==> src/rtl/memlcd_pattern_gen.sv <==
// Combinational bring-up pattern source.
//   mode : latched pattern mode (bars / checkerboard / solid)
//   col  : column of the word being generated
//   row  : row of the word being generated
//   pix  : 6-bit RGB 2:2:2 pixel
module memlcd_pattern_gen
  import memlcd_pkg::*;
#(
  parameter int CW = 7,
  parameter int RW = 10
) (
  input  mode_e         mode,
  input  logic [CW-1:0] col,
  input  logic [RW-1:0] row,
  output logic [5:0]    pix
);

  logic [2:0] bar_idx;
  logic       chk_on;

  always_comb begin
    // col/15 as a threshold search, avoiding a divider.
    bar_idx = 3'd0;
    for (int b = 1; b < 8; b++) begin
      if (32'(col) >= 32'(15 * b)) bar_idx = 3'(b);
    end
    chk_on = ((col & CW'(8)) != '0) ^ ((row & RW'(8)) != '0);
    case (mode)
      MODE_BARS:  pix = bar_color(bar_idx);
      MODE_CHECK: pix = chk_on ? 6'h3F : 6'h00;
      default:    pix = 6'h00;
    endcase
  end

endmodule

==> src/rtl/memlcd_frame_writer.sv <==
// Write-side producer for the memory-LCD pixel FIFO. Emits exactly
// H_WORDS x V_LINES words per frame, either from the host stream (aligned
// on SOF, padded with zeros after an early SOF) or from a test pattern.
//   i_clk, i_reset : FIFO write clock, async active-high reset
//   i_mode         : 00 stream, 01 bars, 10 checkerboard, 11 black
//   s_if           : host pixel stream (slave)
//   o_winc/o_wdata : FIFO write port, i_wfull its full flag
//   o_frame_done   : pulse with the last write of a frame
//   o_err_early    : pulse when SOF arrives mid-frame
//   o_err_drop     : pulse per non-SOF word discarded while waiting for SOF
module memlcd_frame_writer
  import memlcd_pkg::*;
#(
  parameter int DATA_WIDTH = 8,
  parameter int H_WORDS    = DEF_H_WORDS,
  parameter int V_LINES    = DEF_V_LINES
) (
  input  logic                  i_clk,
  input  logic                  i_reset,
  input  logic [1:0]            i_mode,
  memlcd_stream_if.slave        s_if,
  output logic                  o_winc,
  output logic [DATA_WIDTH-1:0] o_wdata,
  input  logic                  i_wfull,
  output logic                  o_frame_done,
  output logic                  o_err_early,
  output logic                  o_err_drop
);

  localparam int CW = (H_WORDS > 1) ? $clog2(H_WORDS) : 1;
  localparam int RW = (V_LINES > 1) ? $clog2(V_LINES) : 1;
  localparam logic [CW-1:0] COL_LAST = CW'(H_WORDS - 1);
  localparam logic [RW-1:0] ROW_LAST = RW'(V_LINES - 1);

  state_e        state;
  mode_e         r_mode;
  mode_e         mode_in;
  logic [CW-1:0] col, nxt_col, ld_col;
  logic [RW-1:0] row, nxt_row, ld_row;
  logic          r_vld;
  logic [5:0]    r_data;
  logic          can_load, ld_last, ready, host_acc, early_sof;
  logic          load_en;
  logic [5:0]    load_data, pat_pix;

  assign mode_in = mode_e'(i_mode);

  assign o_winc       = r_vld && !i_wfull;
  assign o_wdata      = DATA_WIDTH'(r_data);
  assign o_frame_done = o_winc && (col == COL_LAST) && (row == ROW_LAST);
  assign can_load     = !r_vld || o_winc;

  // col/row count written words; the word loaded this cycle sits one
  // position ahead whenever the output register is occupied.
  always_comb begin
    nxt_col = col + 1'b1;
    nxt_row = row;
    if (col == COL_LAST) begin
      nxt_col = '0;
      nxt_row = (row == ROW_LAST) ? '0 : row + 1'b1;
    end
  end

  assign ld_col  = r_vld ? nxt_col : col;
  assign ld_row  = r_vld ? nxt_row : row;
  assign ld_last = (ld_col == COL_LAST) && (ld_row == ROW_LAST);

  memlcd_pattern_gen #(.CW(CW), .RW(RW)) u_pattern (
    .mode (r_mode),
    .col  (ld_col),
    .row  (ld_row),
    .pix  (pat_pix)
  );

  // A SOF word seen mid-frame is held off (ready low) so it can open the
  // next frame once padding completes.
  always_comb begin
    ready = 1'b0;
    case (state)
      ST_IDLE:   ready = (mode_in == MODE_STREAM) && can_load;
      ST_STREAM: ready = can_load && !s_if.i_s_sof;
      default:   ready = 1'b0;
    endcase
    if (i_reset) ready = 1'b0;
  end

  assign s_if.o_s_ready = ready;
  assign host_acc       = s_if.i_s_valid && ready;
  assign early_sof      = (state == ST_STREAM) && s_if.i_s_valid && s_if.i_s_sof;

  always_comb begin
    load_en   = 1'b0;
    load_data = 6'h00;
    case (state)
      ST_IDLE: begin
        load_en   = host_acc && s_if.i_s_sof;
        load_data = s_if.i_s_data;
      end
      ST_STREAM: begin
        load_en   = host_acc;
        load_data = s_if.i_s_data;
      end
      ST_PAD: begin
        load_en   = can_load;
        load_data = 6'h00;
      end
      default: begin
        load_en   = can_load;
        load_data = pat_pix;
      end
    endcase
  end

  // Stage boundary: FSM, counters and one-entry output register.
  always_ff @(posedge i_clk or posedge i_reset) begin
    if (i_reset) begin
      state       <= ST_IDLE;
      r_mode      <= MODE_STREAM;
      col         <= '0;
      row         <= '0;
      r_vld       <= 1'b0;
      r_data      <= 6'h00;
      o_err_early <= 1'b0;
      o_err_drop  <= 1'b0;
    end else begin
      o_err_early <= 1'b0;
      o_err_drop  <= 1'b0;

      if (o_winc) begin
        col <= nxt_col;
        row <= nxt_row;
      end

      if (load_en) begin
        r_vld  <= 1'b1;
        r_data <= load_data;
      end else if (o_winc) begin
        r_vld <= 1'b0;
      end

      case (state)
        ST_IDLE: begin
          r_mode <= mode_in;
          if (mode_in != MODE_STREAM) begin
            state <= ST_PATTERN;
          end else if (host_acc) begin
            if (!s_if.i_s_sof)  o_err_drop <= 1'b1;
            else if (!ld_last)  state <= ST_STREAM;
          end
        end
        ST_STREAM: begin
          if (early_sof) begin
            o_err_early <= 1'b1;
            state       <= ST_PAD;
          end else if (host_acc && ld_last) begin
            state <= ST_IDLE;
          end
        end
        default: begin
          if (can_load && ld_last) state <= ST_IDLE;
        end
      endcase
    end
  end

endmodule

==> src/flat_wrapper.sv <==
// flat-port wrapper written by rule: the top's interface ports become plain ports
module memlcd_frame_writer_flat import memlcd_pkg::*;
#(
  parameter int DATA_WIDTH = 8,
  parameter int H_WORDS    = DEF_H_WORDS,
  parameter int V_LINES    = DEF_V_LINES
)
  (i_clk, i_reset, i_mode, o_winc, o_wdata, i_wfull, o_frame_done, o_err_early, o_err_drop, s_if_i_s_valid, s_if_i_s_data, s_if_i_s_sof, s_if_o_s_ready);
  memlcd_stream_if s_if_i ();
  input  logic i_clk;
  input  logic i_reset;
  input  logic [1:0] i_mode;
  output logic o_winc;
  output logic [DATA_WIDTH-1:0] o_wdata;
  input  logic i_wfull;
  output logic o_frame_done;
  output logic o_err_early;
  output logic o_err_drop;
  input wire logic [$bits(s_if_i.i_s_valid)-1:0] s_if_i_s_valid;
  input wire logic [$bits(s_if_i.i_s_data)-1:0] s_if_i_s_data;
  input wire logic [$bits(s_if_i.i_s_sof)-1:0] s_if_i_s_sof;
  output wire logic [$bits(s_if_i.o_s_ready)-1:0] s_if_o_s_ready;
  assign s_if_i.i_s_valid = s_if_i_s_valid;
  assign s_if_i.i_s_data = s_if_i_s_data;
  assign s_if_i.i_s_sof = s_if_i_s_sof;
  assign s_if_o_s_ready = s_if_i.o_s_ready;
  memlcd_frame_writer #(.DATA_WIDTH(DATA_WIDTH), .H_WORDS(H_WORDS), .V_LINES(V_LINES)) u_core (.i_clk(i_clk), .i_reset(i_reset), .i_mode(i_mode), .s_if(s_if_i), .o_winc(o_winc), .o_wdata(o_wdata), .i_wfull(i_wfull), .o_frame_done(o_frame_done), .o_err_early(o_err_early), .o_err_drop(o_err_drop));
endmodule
* * * *
▸ **Task instructions**
Please give the number of lines in the data where "bits" appears, without any other words.

▸ **Solution**
4